Exercise materials:

+ + + +

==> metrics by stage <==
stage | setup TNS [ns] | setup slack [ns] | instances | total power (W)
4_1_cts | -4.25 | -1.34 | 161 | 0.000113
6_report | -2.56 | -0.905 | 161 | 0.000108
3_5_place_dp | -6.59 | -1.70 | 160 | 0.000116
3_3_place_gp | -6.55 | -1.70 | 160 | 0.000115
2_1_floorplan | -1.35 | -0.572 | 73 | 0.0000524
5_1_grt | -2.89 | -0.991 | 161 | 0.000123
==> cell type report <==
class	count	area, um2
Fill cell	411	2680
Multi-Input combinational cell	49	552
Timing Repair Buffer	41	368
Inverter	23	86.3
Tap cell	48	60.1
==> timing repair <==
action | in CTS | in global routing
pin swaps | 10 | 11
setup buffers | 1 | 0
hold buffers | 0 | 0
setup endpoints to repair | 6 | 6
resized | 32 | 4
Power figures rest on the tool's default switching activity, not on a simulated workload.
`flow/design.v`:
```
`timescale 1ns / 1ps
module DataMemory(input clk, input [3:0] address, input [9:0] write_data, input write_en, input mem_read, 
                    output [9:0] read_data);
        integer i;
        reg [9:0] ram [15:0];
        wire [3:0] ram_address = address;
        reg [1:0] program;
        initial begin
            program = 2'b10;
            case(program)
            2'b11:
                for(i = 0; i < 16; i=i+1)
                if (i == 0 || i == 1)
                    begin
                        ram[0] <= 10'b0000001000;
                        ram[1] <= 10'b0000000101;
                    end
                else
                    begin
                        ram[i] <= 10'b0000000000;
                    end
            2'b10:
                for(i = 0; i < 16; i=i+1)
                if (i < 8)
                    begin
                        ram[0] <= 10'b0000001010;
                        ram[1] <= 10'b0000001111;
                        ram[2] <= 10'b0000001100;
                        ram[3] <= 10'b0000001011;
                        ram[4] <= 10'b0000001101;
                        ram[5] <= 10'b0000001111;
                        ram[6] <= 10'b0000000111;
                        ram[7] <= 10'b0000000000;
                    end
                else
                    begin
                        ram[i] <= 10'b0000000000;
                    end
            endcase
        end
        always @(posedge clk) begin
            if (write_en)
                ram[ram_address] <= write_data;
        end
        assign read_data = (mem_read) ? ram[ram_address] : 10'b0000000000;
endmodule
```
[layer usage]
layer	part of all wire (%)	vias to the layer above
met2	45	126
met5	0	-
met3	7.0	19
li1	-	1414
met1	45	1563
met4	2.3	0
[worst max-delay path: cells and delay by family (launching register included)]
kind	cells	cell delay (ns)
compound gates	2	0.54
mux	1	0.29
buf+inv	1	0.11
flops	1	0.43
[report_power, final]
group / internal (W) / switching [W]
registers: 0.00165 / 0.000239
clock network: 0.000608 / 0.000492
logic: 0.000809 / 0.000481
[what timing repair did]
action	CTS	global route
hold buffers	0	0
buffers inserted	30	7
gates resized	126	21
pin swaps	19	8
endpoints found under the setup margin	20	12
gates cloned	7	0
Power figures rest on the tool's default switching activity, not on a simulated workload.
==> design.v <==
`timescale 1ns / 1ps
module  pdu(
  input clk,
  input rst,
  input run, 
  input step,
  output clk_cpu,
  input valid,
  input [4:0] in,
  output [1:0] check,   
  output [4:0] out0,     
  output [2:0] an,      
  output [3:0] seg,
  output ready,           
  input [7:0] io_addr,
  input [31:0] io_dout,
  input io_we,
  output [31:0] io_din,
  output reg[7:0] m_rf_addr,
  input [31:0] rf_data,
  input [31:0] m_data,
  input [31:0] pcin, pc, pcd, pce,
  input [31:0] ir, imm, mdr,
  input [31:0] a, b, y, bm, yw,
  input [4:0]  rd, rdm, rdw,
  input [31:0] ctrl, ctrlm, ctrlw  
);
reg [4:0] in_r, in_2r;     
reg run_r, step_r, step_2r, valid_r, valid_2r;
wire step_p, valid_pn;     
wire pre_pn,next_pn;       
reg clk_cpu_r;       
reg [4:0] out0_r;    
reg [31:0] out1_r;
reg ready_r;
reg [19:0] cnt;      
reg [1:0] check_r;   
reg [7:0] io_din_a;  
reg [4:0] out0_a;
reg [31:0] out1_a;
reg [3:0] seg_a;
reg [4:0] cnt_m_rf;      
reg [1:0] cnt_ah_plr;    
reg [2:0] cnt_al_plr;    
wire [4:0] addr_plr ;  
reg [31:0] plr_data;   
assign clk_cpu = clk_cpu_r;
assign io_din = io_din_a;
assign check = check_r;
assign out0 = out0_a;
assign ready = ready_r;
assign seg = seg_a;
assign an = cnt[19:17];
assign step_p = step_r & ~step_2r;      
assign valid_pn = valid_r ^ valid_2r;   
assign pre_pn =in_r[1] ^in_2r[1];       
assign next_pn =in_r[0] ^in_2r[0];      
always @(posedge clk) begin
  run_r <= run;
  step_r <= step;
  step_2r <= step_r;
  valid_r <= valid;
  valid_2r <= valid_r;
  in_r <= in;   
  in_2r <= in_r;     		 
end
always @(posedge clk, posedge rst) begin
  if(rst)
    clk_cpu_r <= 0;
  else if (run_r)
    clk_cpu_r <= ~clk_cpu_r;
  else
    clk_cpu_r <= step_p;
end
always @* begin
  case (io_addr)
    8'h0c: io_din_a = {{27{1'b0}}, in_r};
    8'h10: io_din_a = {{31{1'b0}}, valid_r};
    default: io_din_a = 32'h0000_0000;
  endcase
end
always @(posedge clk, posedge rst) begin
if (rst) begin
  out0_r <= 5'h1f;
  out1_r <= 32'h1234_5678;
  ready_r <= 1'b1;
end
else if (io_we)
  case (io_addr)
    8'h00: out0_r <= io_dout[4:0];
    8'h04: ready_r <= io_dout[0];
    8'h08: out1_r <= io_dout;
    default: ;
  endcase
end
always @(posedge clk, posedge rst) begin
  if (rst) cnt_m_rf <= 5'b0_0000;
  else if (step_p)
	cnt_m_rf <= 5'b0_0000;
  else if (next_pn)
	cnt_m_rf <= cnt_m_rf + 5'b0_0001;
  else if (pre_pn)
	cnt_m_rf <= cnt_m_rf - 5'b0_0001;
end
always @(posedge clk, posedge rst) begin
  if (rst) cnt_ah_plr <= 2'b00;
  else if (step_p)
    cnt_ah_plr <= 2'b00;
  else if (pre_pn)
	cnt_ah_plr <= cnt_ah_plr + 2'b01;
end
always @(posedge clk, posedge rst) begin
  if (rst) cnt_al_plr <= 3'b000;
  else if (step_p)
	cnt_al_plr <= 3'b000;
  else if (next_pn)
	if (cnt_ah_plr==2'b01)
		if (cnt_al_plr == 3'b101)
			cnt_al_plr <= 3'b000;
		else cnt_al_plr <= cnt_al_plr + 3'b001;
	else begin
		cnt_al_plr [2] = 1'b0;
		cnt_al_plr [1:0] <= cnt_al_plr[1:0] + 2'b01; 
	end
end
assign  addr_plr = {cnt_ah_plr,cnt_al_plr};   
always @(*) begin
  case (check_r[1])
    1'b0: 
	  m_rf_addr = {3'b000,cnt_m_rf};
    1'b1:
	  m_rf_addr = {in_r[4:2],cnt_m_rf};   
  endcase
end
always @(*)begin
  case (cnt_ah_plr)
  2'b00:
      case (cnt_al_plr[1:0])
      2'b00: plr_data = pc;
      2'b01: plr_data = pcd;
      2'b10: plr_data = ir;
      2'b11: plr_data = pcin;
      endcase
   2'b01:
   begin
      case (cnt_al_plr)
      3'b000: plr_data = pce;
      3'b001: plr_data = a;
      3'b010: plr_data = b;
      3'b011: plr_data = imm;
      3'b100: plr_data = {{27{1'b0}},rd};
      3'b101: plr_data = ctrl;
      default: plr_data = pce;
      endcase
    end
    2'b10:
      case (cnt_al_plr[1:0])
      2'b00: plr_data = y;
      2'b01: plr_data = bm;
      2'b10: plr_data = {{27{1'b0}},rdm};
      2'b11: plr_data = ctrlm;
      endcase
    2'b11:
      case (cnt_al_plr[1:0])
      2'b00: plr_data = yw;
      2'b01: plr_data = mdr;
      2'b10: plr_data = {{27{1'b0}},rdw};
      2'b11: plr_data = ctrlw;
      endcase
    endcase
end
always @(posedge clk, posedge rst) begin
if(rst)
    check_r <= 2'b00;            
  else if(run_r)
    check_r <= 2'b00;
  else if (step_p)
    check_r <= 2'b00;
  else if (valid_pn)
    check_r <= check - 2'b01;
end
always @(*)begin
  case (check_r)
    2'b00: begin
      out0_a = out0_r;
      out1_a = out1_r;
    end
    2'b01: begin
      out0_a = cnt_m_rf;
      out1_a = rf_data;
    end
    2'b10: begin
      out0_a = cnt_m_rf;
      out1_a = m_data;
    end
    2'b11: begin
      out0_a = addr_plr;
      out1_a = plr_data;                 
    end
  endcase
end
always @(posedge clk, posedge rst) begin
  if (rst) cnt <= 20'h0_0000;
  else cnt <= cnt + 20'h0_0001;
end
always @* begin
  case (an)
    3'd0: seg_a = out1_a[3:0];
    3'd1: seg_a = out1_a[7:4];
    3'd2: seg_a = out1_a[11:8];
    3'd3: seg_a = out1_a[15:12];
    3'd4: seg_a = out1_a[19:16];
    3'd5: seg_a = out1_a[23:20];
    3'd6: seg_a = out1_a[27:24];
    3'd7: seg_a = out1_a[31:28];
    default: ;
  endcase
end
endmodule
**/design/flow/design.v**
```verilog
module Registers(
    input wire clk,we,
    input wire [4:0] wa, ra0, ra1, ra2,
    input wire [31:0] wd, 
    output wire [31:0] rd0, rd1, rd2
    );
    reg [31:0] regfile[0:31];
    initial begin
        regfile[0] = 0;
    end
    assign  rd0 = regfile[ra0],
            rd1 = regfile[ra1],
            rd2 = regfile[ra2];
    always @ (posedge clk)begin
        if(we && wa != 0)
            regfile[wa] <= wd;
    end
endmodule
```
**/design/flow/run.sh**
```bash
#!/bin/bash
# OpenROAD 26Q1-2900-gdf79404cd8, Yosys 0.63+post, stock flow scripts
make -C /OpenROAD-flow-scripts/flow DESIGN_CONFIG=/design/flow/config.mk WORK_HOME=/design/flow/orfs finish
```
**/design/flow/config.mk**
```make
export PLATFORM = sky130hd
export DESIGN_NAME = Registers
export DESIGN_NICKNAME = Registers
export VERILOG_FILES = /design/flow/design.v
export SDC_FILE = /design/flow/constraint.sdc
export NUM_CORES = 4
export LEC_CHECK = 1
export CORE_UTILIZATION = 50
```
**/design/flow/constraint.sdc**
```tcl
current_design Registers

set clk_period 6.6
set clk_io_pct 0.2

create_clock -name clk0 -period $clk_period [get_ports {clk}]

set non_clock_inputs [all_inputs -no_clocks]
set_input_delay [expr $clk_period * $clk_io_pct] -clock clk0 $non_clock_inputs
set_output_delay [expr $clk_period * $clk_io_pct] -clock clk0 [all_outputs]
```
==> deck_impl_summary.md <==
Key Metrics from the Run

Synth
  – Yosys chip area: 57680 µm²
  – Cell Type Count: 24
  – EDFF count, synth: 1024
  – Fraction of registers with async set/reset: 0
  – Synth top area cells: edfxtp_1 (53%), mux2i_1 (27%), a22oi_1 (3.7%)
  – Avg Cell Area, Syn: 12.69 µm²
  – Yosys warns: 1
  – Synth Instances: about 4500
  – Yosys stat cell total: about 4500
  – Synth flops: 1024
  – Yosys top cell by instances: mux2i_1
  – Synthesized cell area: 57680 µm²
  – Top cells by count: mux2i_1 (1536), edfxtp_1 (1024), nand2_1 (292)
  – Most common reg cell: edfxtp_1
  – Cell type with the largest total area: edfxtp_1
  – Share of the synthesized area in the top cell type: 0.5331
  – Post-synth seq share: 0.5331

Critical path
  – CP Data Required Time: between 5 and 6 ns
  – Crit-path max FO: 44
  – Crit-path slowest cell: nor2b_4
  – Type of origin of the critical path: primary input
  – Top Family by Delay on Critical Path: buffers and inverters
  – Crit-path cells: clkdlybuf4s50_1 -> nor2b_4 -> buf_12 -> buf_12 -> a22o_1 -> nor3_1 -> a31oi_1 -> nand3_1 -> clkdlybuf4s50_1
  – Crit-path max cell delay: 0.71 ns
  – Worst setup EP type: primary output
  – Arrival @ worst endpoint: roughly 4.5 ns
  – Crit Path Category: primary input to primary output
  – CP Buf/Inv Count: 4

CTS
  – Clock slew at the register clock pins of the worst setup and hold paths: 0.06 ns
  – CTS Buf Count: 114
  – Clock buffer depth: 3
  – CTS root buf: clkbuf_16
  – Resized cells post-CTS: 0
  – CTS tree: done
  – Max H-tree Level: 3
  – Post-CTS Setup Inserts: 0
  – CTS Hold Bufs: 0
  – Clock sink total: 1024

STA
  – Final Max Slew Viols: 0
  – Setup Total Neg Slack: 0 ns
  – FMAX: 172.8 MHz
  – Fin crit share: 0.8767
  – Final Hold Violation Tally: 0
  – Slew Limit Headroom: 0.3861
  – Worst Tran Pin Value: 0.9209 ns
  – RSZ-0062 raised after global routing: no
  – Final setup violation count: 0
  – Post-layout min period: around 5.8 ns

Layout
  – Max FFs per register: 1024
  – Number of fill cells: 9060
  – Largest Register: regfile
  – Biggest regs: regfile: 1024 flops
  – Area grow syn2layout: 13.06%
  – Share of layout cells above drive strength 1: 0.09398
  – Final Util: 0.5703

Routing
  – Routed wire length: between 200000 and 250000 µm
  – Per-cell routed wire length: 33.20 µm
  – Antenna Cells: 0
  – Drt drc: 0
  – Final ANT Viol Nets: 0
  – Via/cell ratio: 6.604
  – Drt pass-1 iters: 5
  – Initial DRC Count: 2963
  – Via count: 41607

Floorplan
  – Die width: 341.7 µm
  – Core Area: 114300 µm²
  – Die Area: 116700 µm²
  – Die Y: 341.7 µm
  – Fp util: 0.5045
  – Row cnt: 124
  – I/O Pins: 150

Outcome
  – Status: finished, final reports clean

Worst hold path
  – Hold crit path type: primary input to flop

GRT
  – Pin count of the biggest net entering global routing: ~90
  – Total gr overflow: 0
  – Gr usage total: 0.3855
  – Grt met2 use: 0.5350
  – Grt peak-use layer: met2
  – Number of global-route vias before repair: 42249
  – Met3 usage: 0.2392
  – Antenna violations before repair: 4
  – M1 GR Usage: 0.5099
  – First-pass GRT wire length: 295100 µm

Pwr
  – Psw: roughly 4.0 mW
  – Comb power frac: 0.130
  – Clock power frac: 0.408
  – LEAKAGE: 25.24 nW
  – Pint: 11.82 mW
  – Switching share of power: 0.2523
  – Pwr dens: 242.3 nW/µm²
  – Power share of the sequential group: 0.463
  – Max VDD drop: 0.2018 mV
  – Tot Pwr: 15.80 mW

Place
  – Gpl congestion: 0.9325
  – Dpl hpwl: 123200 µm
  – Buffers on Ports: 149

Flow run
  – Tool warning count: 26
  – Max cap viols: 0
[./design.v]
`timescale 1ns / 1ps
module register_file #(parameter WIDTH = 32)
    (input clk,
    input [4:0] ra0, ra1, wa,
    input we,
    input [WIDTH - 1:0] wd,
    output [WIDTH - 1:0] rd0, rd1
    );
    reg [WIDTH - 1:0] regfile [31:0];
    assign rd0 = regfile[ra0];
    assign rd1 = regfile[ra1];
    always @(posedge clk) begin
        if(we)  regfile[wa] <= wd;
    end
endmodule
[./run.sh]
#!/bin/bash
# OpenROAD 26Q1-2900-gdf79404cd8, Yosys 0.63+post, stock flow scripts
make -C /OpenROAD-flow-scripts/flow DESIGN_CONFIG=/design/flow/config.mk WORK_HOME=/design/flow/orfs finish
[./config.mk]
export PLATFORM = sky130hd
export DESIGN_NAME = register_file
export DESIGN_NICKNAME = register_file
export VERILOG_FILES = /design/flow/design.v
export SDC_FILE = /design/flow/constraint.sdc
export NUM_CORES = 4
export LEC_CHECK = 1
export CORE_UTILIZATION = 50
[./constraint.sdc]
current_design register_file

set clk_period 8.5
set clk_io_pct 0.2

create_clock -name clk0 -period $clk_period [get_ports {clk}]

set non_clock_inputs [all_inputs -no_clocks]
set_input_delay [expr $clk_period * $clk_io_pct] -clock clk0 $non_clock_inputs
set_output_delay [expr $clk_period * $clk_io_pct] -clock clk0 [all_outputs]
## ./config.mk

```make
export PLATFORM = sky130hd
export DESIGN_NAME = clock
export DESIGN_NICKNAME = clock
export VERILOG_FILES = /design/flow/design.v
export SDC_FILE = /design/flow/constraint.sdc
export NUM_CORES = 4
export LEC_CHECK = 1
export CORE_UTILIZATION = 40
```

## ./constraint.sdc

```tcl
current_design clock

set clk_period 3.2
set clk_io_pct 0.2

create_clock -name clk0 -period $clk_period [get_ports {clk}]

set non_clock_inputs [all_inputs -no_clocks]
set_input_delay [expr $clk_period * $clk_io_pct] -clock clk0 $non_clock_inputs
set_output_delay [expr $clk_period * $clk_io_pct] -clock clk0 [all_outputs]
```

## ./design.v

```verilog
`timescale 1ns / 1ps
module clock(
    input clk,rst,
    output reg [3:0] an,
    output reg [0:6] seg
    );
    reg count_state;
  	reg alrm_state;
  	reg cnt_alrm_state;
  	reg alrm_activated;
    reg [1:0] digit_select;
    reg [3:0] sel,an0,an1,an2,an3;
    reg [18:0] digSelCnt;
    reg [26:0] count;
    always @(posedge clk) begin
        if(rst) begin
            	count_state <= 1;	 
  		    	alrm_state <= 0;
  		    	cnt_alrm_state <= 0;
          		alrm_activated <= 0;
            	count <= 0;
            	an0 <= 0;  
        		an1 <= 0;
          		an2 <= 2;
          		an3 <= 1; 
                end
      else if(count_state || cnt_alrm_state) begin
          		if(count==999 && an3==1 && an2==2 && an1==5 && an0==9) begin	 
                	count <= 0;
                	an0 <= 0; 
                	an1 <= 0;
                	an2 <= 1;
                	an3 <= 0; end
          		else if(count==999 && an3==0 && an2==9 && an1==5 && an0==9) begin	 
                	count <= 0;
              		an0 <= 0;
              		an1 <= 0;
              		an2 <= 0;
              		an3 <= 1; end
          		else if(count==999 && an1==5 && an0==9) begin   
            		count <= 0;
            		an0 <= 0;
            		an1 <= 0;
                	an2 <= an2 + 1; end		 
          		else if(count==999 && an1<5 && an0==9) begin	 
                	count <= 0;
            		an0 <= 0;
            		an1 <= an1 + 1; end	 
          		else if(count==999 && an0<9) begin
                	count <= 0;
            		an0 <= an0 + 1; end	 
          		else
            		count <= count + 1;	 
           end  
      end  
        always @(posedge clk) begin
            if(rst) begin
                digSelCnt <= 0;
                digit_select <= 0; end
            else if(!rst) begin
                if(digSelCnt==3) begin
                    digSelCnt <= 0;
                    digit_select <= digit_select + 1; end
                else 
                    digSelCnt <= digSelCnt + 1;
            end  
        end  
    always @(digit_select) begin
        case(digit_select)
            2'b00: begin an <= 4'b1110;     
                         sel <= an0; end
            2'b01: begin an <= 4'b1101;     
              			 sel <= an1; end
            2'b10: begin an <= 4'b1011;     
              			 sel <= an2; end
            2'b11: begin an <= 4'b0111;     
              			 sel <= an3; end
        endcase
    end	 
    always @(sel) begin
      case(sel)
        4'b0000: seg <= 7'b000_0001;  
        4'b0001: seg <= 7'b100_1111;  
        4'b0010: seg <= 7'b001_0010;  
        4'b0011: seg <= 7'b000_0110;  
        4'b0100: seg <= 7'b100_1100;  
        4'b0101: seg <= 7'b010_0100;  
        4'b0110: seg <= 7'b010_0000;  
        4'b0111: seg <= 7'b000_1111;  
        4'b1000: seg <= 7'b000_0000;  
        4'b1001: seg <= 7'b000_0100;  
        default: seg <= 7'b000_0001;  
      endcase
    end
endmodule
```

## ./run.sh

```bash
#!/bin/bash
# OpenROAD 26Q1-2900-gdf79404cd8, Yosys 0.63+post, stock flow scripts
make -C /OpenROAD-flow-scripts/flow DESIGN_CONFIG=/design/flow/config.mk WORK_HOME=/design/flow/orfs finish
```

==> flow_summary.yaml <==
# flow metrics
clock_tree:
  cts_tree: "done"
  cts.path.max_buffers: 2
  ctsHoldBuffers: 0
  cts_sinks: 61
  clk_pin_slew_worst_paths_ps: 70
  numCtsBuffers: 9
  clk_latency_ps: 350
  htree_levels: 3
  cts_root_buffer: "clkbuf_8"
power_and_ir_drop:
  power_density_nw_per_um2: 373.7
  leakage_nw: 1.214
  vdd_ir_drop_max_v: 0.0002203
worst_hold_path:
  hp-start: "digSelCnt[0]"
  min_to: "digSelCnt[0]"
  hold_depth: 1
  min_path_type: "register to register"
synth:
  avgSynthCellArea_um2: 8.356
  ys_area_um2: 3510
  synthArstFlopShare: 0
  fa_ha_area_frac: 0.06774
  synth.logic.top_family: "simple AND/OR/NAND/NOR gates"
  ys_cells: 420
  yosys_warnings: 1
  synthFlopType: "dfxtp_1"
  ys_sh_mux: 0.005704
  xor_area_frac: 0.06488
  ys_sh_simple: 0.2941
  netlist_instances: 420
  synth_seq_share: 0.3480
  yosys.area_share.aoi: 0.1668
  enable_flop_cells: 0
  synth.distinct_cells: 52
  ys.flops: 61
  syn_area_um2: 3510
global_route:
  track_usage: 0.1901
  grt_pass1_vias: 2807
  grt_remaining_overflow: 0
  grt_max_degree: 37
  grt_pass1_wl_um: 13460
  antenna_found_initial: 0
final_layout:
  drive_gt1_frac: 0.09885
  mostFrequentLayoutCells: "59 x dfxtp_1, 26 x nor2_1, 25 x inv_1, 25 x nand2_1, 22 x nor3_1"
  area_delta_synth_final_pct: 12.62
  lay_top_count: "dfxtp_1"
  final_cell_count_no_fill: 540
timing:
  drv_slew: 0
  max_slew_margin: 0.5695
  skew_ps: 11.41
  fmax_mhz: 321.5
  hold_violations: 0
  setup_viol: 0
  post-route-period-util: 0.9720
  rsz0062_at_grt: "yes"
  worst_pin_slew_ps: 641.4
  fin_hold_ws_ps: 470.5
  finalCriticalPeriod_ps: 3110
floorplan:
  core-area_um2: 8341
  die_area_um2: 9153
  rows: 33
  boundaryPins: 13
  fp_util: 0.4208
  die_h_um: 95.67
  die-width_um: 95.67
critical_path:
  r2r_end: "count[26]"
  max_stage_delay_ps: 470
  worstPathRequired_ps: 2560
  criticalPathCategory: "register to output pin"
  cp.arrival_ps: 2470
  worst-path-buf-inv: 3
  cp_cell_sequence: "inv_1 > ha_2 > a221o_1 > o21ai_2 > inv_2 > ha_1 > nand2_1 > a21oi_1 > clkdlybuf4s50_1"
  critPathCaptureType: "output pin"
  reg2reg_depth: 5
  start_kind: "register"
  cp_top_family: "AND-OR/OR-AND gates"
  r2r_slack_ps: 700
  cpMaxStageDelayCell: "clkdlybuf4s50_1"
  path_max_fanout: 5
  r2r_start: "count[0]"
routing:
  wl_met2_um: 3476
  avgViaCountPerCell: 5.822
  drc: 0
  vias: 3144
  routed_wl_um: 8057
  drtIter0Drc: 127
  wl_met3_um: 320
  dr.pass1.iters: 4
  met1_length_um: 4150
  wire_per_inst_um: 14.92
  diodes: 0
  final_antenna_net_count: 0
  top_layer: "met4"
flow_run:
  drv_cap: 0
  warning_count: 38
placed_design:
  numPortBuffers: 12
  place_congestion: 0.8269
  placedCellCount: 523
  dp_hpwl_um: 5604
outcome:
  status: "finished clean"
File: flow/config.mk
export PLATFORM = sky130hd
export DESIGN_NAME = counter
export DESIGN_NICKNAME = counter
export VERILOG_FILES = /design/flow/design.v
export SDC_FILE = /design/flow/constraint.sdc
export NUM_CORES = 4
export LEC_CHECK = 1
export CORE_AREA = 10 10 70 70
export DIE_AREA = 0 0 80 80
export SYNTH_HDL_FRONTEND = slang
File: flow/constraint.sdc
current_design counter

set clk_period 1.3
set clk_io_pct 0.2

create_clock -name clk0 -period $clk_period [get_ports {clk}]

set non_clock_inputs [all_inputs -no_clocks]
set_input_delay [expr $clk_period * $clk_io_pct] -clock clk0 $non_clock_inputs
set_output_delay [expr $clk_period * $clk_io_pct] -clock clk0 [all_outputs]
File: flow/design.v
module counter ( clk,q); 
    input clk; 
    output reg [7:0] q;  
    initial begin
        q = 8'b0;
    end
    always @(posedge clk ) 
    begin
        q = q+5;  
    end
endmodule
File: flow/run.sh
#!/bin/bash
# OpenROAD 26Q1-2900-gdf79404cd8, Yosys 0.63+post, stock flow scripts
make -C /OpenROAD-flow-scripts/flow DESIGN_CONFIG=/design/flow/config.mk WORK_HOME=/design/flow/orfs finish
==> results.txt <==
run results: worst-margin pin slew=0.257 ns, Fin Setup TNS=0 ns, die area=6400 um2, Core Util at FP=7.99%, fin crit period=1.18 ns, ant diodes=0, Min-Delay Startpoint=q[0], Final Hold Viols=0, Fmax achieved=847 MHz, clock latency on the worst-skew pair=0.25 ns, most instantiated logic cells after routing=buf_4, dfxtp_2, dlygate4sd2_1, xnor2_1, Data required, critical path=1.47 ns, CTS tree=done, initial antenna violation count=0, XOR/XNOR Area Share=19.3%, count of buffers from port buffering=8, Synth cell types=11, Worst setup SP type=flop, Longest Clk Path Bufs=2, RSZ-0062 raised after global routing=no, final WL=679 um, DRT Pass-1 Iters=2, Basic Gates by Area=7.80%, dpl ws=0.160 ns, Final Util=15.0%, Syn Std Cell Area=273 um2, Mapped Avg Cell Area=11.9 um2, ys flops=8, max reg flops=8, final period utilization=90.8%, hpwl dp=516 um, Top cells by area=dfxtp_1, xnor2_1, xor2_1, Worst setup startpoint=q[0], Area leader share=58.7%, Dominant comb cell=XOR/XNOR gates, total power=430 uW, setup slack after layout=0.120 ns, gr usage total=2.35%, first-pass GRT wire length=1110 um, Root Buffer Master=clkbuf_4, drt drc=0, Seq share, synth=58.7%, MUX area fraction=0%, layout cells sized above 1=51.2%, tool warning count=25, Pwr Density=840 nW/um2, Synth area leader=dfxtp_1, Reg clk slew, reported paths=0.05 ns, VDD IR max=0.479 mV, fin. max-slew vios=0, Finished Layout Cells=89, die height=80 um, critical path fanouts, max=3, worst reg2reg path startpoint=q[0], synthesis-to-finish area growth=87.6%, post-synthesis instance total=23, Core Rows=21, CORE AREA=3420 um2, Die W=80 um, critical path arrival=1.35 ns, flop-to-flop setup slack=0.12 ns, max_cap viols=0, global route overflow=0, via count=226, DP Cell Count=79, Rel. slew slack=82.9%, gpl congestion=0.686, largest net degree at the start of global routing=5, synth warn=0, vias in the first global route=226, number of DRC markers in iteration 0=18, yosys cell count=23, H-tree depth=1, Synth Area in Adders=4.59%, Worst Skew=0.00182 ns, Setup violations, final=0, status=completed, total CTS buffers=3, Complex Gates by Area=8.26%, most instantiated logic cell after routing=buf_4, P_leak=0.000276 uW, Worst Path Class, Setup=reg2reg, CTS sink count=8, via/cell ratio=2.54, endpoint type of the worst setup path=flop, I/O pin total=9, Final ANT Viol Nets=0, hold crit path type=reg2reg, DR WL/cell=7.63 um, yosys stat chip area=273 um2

+ + + +

Work required: Start with the first line of the data and print every line exactly. The line containing "hold buffers | 0 | 0" is the last one to include.

Worked solution:
==> metrics by stage <==
stage | setup TNS [ns] | setup slack [ns] | instances | total power (W)
4_1_cts | -4.25 | -1.34 | 161 | 0.000113
6_report | -2.56 | -0.905 | 161 | 0.000108
3_5_place_dp | -6.59 | -1.70 | 160 | 0.000116
3_3_place_gp | -6.55 | -1.70 | 160 | 0.000115
2_1_floorplan | -1.35 | -0.572 | 73 | 0.0000524
5_1_grt | -2.89 | -0.991 | 161 | 0.000123
==> cell type report <==
class	count	area, um2
Fill cell	411	2680
Multi-Input combinational cell	49	552
Timing Repair Buffer	41	368
Inverter	23	86.3
Tap cell	48	60.1
==> timing repair <==
action | in CTS | in global routing
pin swaps | 10 | 11
setup buffers | 1 | 0
hold buffers | 0 | 0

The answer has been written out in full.